Collected data entries
◆ ◆ ◆

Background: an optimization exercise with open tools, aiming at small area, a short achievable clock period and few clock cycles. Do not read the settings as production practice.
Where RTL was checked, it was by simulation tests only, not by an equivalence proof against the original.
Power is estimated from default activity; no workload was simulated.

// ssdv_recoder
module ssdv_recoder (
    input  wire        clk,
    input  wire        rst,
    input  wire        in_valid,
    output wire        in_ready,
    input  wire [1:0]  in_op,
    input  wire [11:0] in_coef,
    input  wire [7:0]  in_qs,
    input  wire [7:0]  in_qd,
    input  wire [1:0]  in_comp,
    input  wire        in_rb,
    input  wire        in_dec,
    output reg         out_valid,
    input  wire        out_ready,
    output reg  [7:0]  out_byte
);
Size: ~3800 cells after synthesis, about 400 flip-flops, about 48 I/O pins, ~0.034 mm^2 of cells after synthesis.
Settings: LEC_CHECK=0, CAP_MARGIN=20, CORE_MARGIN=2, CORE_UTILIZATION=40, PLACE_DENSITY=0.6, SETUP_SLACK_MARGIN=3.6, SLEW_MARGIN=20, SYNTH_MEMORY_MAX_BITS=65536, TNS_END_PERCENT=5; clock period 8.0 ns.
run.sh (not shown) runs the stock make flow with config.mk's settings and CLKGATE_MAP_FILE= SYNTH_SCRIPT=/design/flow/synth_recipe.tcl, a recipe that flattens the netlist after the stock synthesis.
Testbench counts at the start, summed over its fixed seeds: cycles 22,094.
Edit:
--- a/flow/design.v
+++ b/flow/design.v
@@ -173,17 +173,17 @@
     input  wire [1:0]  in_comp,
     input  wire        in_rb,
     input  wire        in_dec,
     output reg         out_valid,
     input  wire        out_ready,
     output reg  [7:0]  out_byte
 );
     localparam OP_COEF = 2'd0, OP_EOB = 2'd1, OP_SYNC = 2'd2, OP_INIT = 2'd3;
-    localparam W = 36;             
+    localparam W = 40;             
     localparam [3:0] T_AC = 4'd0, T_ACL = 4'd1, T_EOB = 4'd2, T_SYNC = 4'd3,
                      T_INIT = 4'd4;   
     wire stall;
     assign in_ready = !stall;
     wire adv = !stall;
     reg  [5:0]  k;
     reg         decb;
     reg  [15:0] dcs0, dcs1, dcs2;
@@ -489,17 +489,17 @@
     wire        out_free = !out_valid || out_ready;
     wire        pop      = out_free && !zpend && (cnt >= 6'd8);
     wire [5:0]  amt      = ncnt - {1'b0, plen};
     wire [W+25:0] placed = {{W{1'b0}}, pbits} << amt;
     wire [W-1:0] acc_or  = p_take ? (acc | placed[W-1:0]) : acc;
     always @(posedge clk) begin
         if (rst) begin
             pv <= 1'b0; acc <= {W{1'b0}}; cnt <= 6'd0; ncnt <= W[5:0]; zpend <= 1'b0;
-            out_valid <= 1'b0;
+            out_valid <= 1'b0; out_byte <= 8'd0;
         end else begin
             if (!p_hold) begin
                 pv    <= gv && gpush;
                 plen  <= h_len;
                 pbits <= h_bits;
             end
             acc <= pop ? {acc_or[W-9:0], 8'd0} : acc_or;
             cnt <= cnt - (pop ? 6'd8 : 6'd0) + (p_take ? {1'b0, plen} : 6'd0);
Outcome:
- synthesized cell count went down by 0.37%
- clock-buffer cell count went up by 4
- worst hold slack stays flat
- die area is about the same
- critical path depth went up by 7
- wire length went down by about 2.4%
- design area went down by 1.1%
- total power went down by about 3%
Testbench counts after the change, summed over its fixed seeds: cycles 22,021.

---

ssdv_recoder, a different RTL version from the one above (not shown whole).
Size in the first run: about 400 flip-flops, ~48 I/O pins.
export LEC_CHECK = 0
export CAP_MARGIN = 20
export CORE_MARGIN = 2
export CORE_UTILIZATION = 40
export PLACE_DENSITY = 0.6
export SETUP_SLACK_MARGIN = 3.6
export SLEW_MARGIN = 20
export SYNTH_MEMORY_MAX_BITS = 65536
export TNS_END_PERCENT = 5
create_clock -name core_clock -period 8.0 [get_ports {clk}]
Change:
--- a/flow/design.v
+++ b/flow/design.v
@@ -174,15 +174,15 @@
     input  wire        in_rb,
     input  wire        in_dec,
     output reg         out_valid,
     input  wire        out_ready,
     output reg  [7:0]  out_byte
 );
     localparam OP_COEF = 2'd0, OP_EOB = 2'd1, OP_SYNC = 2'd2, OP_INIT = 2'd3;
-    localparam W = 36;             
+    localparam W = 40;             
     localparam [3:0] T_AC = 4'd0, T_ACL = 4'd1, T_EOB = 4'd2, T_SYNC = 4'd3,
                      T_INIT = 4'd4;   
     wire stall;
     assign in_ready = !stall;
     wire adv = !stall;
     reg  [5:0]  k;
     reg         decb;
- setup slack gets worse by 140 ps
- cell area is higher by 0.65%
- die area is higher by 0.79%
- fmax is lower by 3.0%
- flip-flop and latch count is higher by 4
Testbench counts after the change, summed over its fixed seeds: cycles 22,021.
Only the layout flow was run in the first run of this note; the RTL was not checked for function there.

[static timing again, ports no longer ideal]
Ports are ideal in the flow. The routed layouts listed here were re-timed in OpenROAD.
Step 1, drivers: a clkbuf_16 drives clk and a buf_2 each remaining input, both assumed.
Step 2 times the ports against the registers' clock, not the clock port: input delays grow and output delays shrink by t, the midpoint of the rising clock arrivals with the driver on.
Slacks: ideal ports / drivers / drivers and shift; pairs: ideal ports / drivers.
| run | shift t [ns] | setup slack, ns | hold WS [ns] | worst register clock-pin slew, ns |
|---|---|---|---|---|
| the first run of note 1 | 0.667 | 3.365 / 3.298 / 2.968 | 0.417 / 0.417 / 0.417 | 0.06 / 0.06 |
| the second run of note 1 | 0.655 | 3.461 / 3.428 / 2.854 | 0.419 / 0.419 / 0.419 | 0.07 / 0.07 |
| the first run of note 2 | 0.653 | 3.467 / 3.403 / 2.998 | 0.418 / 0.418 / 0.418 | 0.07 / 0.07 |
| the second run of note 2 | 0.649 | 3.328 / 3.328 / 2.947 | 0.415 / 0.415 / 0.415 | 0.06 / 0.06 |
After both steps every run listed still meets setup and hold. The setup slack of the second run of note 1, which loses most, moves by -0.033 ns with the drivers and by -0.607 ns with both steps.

◆ ◆ ◆

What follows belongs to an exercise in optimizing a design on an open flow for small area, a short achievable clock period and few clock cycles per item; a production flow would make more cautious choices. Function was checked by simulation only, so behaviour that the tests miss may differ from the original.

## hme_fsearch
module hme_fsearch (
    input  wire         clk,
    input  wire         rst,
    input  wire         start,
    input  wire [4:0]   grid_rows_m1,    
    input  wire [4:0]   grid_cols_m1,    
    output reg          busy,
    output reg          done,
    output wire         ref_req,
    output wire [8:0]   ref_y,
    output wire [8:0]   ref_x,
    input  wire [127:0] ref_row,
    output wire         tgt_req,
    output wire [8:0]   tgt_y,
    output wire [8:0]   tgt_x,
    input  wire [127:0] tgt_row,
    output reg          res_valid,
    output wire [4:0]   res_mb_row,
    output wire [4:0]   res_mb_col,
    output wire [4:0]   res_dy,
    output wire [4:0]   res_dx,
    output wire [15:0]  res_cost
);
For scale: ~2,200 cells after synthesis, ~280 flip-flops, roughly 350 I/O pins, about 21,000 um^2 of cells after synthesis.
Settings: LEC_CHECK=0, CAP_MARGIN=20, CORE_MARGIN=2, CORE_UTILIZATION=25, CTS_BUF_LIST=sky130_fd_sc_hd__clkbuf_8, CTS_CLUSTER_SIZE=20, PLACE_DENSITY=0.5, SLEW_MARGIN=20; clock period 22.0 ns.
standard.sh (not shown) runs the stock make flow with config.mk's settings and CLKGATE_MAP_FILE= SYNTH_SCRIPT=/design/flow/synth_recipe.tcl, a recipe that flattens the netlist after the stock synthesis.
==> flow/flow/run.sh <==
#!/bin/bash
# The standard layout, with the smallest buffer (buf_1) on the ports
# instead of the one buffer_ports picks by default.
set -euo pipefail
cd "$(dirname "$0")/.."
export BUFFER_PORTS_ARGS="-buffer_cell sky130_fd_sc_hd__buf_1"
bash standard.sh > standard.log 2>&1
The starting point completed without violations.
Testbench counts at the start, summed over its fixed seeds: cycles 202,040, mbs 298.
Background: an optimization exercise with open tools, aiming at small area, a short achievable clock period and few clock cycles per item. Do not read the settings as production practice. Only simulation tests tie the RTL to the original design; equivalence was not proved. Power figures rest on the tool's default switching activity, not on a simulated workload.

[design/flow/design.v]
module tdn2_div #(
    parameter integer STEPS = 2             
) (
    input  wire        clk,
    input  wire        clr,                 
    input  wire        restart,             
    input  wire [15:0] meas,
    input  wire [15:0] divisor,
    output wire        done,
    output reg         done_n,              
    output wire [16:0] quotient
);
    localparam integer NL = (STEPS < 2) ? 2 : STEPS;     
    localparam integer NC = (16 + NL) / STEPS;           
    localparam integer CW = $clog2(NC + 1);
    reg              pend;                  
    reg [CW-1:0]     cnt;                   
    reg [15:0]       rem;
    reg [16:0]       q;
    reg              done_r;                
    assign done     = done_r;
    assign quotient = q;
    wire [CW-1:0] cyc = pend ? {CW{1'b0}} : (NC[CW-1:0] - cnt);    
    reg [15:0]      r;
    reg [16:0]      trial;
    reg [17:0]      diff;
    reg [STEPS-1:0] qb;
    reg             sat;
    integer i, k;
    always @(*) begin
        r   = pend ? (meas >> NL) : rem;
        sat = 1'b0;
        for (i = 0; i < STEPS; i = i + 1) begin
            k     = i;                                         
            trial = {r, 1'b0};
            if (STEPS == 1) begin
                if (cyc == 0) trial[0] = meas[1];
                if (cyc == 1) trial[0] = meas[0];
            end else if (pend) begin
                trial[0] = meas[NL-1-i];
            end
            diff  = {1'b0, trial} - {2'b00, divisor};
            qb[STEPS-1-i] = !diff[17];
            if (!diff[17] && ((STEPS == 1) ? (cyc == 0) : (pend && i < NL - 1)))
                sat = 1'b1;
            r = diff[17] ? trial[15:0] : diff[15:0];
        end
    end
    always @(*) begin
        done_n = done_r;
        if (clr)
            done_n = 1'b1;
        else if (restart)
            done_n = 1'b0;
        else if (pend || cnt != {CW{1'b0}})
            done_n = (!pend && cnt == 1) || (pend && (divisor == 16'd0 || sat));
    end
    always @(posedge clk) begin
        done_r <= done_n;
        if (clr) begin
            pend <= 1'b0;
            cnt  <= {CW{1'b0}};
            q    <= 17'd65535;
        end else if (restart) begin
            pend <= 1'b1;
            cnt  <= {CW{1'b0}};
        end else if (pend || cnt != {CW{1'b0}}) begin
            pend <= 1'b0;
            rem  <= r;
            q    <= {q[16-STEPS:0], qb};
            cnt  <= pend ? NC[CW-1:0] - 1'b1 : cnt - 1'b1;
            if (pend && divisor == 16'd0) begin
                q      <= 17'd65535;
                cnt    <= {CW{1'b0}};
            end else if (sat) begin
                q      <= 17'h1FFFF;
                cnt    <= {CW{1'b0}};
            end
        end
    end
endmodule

◆ ◆ ◆

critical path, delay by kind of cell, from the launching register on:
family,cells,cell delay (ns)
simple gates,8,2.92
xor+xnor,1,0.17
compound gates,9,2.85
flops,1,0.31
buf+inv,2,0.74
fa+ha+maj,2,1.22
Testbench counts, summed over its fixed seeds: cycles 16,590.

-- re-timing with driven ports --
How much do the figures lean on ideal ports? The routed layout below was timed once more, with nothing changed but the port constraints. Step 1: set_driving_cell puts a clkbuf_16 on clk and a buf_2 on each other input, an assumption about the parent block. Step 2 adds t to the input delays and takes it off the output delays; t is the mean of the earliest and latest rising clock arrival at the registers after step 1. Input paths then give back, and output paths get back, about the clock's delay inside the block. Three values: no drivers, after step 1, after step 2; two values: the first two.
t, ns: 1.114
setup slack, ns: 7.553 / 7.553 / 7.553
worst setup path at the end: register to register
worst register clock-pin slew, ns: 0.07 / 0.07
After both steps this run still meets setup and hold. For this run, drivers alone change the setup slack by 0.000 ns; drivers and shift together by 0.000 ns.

◆ ◆ ◆

ASSIGNMENT:
In the records above, find each line with the word "gates" and copy it.

OUTPUT:
simple gates,8,2.92
compound gates,9,2.85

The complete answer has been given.